To make acknowledgment or avowal in a matter pertaining to one's self; to acknowledge, own, or admit, as a crime, a fault, a debt. "And there confess Humbly our faults, and pardon beg." "I must confess I was most pleased with a beautiful prospect that none of them have mentioned."
2.
To acknowledge faith in; to profess belief in. "Whosoever, therefore, shall confess me before men, him will I confess, also, before my Father which is in heaven." "For the Sadducees say that there is no resurrection, neither angel, nor spirit; but the Pharisees confess both."
3.
To admit as true; to assent to; to acknowledge, as after a previous doubt, denial, or concealment. "I never gave it him. Send for him hither, And let him confess a truth." "As I confess it needs must be." "As an actor confessed without rival to shine."
4.
(Eccl.)
(a)
To make known or acknowledge, as one's sins to a priest, in order to receive absolution; sometimes followed by the reflexive pronoun. "Our beautiful votary took an opportunity of confessing herself to this celebrated father."
(b)
To hear or receive such confession; said of a priest. "He... heard mass, and the prince, his son, with him, and the most part of his company were confessed."
5.
To disclose or reveal, as an effect discloses its cause; to prove; to attest. "Tall thriving trees confessed the fruitful mold."

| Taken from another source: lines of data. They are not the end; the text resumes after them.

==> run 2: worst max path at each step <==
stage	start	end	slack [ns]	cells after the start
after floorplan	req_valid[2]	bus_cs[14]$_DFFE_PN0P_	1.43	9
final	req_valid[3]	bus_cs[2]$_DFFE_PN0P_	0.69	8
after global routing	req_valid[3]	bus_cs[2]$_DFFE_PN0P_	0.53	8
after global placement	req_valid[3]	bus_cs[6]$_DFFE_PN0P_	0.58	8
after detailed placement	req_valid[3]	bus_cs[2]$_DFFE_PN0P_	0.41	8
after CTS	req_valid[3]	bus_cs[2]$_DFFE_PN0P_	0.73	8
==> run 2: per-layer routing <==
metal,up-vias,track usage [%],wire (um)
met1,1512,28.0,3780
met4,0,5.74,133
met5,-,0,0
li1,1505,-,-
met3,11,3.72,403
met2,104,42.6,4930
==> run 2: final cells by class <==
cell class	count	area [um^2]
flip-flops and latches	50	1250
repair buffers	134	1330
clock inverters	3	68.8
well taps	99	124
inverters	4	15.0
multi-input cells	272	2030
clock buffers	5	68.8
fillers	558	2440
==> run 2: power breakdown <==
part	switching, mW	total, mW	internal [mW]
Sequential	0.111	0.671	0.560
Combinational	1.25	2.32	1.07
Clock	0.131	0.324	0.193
## config.mk

```make
export PLATFORM = sky130hd
export DESIGN_NAME = pattern_checker_10b8b
export DESIGN_NICKNAME = d
export VERILOG_FILES = /design/src/rtl/pattern_checker_10b8b.sv
export SDC_FILE = /design/constraint.sdc
export NUM_CORES = 1
export LEC_CHECK = 0
export ABC_AREA = 0
export CAP_MARGIN = 40
export CELL_PAD_IN_SITES_DETAIL_PLACEMENT = 0
export CELL_PAD_IN_SITES_GLOBAL_PLACEMENT = 1
export CORE_MARGIN = 2
export CORE_UTILIZATION = 43
export DETAILED_ROUTE_END_ITERATION = 10
export PLACE_DENSITY = 0.79
export SLEW_MARGIN = 0
export SYNTH_ARGS = -nofsm -noshare
export SYNTH_HDL_FRONTEND = slang
export SYNTH_SLANG_ARGS = --single-unit
export TNS_END_PERCENT = 1
```

## constraint.sdc

```tcl
create_clock -name CLK -period 4.6 [get_ports CLK]
set_clock_uncertainty 0.2 [all_clocks]
set_input_delay 0.69 -clock CLK [delete_from_list [all_inputs] [get_ports CLK]]
set_output_delay 0.69 -clock CLK [all_outputs]
set_load 0.1 [all_outputs]
```
<file path="src/rtl/dz_intr_arb_pkg.sv">
// dz_intr_arb_pkg: shared types and helpers for the DZ11-style interrupt
// controller.
//   arb_state_e : arbiter states (IDLE=0, REQ=1, VECT=2, VECTCLR=3, DONE=4)
//   chan_state_e: per-channel states (IDLE=0, ACT=1, WAIT=2)
//   prio_sel()  : picks the first set bit of a mask, searching upward from a
//                 start index and wrapping modulo n.
package dz_intr_arb_pkg;

  localparam int MAX_CH = 16;
  localparam int SELW   = 4;

  typedef enum logic [2:0] {
    ARB_IDLE    = 3'd0,
    ARB_REQ     = 3'd1,
    ARB_VECT    = 3'd2,
    ARB_VECTCLR = 3'd3,
    ARB_DONE    = 3'd4
  } arb_state_e;

  typedef enum logic [1:0] {
    CH_IDLE = 2'd0,
    CH_ACT  = 2'd1,
    CH_WAIT = 2'd2
  } chan_state_e;

  // Wrapping search. start < n and n <= 16, so start+k < 32 and the wrapped
  // index (s - n) always fits in 4 bits; low-bit subtraction is exact there.
  function automatic logic [SELW-1:0] prio_sel(input logic [MAX_CH-1:0] mask,
                                               input logic [SELW-1:0]   start,
                                               input logic [4:0]        n);
    logic [SELW-1:0] sel;
    logic [SELW-1:0] j;
    logic [4:0]      s;
    logic            found;
    sel   = '0;
    found = 1'b0;
    for (int k = 0; k < MAX_CH; k++) begin
      s = {1'b0, start} + 5'(k);
      j = (s >= n) ? (s[SELW-1:0] - n[SELW-1:0]) : s[SELW-1:0];
      if ((5'(k) < n) && !found && mask[j]) begin
        sel   = j;
        found = 1'b1;
      end
    end
    return sel;
  endfunction

endpackage

</file>
<file path="src/rtl/dz_intr_arb_chan.sv">
// dz_intr_chan: one interrupt channel, IDLE -> ACT -> WAIT -> IDLE.
//   clk, rst  : clock, async active-high reset
//   clr_i     : synchronous clear back to IDLE
//   en_i      : channel enable; low forces IDLE over everything else
//   irq_i     : level interrupt condition
//   done_i    : arbiter has finished the vector cycle for this channel
//   pend_o    : registered, high while the channel is in ACT
// WAIT holds until irq falls so one rising condition yields one interrupt.
module dz_intr_chan
  import dz_intr_arb_pkg::*;
(
  input  logic clk,
  input  logic rst,
  input  logic clr_i,
  input  logic en_i,
  input  logic irq_i,
  input  logic done_i,
  output logic pend_o
);

  chan_state_e state_q, state_d;
  logic        pend_q;

  always_comb begin
    state_d = state_q;
    if (!en_i) begin
      state_d = CH_IDLE;
    end else begin
      case (state_q)
        CH_IDLE: if (irq_i)  state_d = CH_ACT;
        CH_ACT:  if (done_i) state_d = CH_WAIT;
        CH_WAIT: if (!irq_i) state_d = CH_IDLE;
        default:             state_d = CH_IDLE;
      endcase
    end
  end

  always_ff @(posedge clk or posedge rst) begin
    if (rst) begin
      state_q <= CH_IDLE;
      pend_q  <= 1'b0;
    end else if (clr_i) begin
      state_q <= CH_IDLE;
      pend_q  <= 1'b0;
    end else begin
      state_q <= state_d;
      pend_q  <= (state_d == CH_ACT);
    end
  end

  assign pend_o = pend_q;

endmodule

</file>
<file path="src/rtl/dz_intr_arb.sv">
// dz_intr_arb: N-channel interrupt controller with a shared bus arbiter.
//   clk, rst : clock, async active-high reset
//   clr      : synchronous device clear / bus INIT
//   en, irq  : per-channel enable and level interrupt condition
//   ack      : bus interrupt acknowledge
//   vect     : interrupt vector read cycle active
//   pend     : per-channel pending (channel in ACT)
//   req      : bus interrupt request (arbiter in REQ)
//   idx      : granted channel index, latched on ack
//   gnt      : arbiter in VECT or VECTCLR
// Build option INTR_ROUND_ROBIN_EN: round-robin grant starting after the
// last-served channel; otherwise fixed priority, lowest index wins.
module dz_intr_arb
  import dz_intr_arb_pkg::*;
#(
  parameter int NCH  = 2,
  parameter int IDXW = 1
) (
  input  logic            clk,
  input  logic            rst,
  input  logic            clr,
  input  logic [NCH-1:0]  en,
  input  logic [NCH-1:0]  irq,
  input  logic            ack,
  input  logic            vect,
  output logic [NCH-1:0]  pend,
  output logic            req,
  output logic [IDXW-1:0] idx,
  output logic            gnt
);

  arb_state_e        state_q, state_d;
  logic [IDXW-1:0]   idx_q, idx_d;
  logic              req_q, gnt_q;
  logic [NCH-1:0]    pend_w, done_w;
  logic [MAX_CH-1:0] pend16;
  logic [SELW-1:0]   start_w, sel_w;

  for (genvar g = 0; g < NCH; g++) begin : g_ch
    // done lasts exactly the single DONE cycle of the channel that won
    assign done_w[g] = (state_q == ARB_DONE) && (idx_q == IDXW'(g));

    dz_intr_chan u_chan (
      .clk    (clk),
      .rst    (rst),
      .clr_i  (clr),
      .en_i   (en[g]),
      .irq_i  (irq[g]),
      .done_i (done_w[g]),
      .pend_o (pend_w[g])
    );
  end

  always_comb begin
    pend16             = '0;
    pend16[NCH-1:0]    = pend_w;
  end

`ifdef INTR_ROUND_ROBIN_EN
  logic [IDXW-1:0] ptr_q;

  assign start_w = (ptr_q == IDXW'(NCH - 1)) ? '0 : SELW'(ptr_q) + SELW'(1);

  always_ff @(posedge clk or posedge rst) begin
    if (rst)                                                ptr_q <= '0;
    else if (clr)                                           ptr_q <= '0;
    else if (state_d == ARB_DONE && state_q != ARB_DONE)    ptr_q <= idx_q;
  end
`else
  assign start_w = '0;
`endif

  assign sel_w = prio_sel(pend16, start_w, 5'(NCH));

  always_comb begin
    state_d = state_q;
    idx_d   = idx_q;
    case (state_q)
      ARB_IDLE: if (|pend_w) state_d = ARB_REQ;
      ARB_REQ: begin
        // pending may have vanished (channel disabled) by ack: drop back
        if (ack) begin
          if (|pend_w) begin
            state_d = ARB_VECT;
            idx_d   = IDXW'(sel_w);
          end else begin
            state_d = ARB_IDLE;
          end
        end
      end
      ARB_VECT:    if (vect)  state_d = ARB_VECTCLR;
      ARB_VECTCLR: if (!vect) state_d = ARB_DONE;
      ARB_DONE:               state_d = ARB_IDLE;
      default:                state_d = ARB_IDLE;
    endcase
  end

  always_ff @(posedge clk or posedge rst) begin
    if (rst) begin
      state_q <= ARB_IDLE;
      idx_q   <= '0;
      req_q   <= 1'b0;
      gnt_q   <= 1'b0;
    end else if (clr) begin
      state_q <= ARB_IDLE;
      idx_q   <= '0;
      req_q   <= 1'b0;
      gnt_q   <= 1'b0;
    end else begin
      state_q <= state_d;
      idx_q   <= idx_d;
      req_q   <= (state_d == ARB_REQ);
      gnt_q   <= (state_d == ARB_VECT) || (state_d == ARB_VECTCLR);
    end
  end

  assign pend = pend_w;
  assign req  = req_q;
  assign gnt  = gnt_q;
  assign idx  = idx_q;

endmodule

</file>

Synonyms: Admit; grant; concede; avow; own; assent; recognize; prove; exhibit; attest. To Confess, Acknowledge, Avow. Acknowledge is opposed to conceal. We acknowledge what we feel must or ought to be made known. (See Acknowledge.) Avow is opposed to withhold. We avow when we make an open and public declaration, as against obloquy or opposition; as, to avow one's principles; to avow one's participation in some act. Confess is opposed to deny. We confess (in the ordinary sense of the word) what we feel to have been wrong; as, to confess one's errors or faults. We sometimes use confess and acknowledge when there is no admission of our being in the wrong; as, this, I confess, is my opinion; I acknowledge I have always thought so; but in these cases we mean simply to imply that others may perhaps think us in the wrong, and hence we use the words by way of deference to their opinions. It was in this way that the early Christians were led to use the Latin confiteor and confessio fidei to denote the public declaration of their faith in Christianity; and hence the corresponding use in English of the verb confess and the noun confession.



Confess  v. i.  
1.
To make confession; to disclose sins or faults, or the state of the conscience. "Every tongue shall confess to God."
2.
To acknowledge; to admit; to concede. "But since (And I confess with right) you think me bound."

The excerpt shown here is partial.